Personal information
- Nationality: Pakistani (پاکستانی)🇵🇰
- Born: 21 April 1975 (age 51) Gujranwala, Punjab, Pakistan
- Height: 1.68 m (5 ft 6 in)
- Weight: 96 kg (212 lb)

Sport
- Sport: Wrestling (کُشتی)
- Event: Greco-Roman & Free style & Traditional
- Club: Jinnah Health Club جناح ہیلتھ کلب
- Coached by: Ch. Shabbir Hussain Lala Muhammad Anwar

Medal record
| Event | 1st | 2nd | 3rd |
| South Asian Games | 4 | 2 | 0 |
| Commonwealth Games | 0 | 0 | 1 |
| Commonwealth Wrestling Championships | 0 | 2 | 4 |
| Total | 4 | 4 | 5 |
South Asian Games
| Gold medal – first place | 1993 Dhaka | 68 kg |
| Gold medal – first place | 2004 Islamabad | 96 kg |
| Gold medal – first place | 2006 Colombo | 96 kg |
| Gold medal – first place | 2010 Dhaka | 96 kg |
| Silver medal – second place | 1995 Madras | 82 kg |
| Silver medal – second place | 1999 Kathmandu | 85 kg |
Commonwealth Games
| Bronze medal – third place | 1994 Victoria | 68 kg |
Commonwealth Wrestling Championships
| Silver medal – second place | 1993 Victoria | 62 kg |
| Bronze medal – third place | 2007 London | 96 kg |
| Silver medal – second place | 2009 Jalandhar | 96 kg |
| Bronze medal – third place | 2009 Jalandhar | 96 kg |
| Bronze medal – third place | 2011 Melbourne | 96 kg |
| Bronze medal – third place | 2011 Melbourne | 96 kg |

= Muhammad Umar (wrestler) =

Pakistani wrestler

Muhammad Umar Pehlwan (Urdu: محمد عمر پہلوان; born 21 April 1975) is a Pakistani (پاکستانی) freestyle, Greco-Roman and traditional wrestler. His nickname is Rustam (رُستم).

He was given Best Player of the Year Award by the Government of Pakistan in 2009. He won four gold medals in 1993, 2004, 2006 and 2010, at the South Asian Games. He also won two silver medals in 1995 and 1999 at the South Asian Games, He won a bronze medal in the 1994 Commonwealth Games in Victoria, Canada.

He won two silver medals at the 1993 and 2009 Commonwealth Wrestling Championships. He also won bronze medals at the 2007, 2009 and 2011, Commonwealth Wrestling Championships. He became national champion at the senior level in 1991. The same year, he had his international debut at the senior level. He has also been active in traditional mud wrestling (دیسی کُشتی) where he has won Rustam-e-Gujranwala Division, Rustam-e-Punjab, Rustam Pak-o-Hind and Hind Kesari titles.

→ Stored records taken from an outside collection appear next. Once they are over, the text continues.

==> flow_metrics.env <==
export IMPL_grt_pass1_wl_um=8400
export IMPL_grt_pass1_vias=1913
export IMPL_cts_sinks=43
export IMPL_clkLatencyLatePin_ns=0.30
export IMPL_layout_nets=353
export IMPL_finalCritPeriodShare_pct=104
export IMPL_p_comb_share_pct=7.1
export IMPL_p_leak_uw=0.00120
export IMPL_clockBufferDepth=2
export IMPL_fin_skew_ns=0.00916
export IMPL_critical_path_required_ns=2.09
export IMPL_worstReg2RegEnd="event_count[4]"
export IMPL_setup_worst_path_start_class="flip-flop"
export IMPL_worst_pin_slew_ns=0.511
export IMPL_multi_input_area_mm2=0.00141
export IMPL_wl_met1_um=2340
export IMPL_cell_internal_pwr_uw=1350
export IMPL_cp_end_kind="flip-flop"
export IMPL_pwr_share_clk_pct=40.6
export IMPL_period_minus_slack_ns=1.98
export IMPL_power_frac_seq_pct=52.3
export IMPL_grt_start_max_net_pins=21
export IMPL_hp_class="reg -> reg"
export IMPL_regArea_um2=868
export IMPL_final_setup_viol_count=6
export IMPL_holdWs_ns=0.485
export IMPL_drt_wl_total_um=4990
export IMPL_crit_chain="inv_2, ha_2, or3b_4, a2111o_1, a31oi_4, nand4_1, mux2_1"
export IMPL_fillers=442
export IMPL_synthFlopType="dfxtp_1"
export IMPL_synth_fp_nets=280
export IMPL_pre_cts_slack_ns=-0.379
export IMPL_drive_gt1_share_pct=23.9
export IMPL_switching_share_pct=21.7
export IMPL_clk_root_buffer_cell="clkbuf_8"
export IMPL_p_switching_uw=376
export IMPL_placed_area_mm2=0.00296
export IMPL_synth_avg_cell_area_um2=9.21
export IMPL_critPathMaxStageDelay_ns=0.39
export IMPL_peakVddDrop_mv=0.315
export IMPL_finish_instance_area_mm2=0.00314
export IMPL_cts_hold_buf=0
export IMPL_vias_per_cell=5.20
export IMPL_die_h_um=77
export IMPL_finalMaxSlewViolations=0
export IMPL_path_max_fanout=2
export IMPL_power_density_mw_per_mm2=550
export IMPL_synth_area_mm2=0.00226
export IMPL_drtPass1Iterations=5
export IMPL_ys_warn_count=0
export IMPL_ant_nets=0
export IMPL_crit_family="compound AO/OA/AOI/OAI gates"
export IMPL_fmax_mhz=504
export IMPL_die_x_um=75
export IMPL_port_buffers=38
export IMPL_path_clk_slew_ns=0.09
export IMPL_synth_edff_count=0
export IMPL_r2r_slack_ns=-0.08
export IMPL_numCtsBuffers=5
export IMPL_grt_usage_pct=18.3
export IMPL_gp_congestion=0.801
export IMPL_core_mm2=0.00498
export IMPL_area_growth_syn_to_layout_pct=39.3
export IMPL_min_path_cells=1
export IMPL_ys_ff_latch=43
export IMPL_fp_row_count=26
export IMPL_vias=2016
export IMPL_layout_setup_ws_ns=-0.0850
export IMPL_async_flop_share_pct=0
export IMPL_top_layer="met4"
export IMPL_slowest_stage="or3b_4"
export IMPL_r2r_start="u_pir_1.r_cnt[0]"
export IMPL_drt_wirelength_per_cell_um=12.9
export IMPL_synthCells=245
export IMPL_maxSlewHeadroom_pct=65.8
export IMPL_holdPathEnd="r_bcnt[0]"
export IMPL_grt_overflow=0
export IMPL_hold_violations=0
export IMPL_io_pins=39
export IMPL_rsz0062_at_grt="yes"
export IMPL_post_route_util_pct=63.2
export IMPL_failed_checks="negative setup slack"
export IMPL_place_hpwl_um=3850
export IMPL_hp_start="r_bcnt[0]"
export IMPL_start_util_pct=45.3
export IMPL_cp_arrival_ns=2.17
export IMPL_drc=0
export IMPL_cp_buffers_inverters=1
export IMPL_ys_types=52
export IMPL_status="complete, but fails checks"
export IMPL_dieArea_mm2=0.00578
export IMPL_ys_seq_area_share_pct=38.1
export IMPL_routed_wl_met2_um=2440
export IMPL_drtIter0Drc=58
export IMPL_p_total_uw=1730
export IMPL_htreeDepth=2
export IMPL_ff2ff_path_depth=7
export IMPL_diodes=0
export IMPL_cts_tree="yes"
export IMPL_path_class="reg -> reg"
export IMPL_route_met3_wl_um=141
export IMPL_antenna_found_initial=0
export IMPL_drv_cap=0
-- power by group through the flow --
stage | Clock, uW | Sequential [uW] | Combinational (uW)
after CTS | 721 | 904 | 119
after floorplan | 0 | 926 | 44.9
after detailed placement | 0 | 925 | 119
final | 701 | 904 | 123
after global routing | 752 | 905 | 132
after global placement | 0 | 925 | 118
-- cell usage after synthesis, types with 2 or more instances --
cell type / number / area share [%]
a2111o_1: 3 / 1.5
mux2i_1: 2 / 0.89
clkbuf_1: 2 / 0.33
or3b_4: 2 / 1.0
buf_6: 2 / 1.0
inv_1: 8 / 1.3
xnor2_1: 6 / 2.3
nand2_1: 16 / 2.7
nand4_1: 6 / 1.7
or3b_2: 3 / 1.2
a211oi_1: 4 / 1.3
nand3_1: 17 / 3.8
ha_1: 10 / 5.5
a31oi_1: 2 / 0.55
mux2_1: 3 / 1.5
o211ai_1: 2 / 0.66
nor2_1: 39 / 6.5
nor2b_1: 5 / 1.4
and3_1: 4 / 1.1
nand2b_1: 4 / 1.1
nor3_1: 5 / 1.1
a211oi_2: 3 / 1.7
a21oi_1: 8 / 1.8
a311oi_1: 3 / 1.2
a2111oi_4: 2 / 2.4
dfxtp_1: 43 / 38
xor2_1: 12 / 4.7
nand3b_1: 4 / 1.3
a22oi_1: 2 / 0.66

He won gold medals in Senior Pakistan National Wrestling Championship and National Games 1991 to 2010. He has been regularly representing Pakistan in international championships and tournaments at freestyle and Greco-Roman wrestling from 1991 to 2011 and won many medals. He serves as a wrestler in Gepco, Wapda.

==Family background==

Muhammad Umar Pehlwan belongs to a well-known family of wrestlers in Gujranwala, Pakistan.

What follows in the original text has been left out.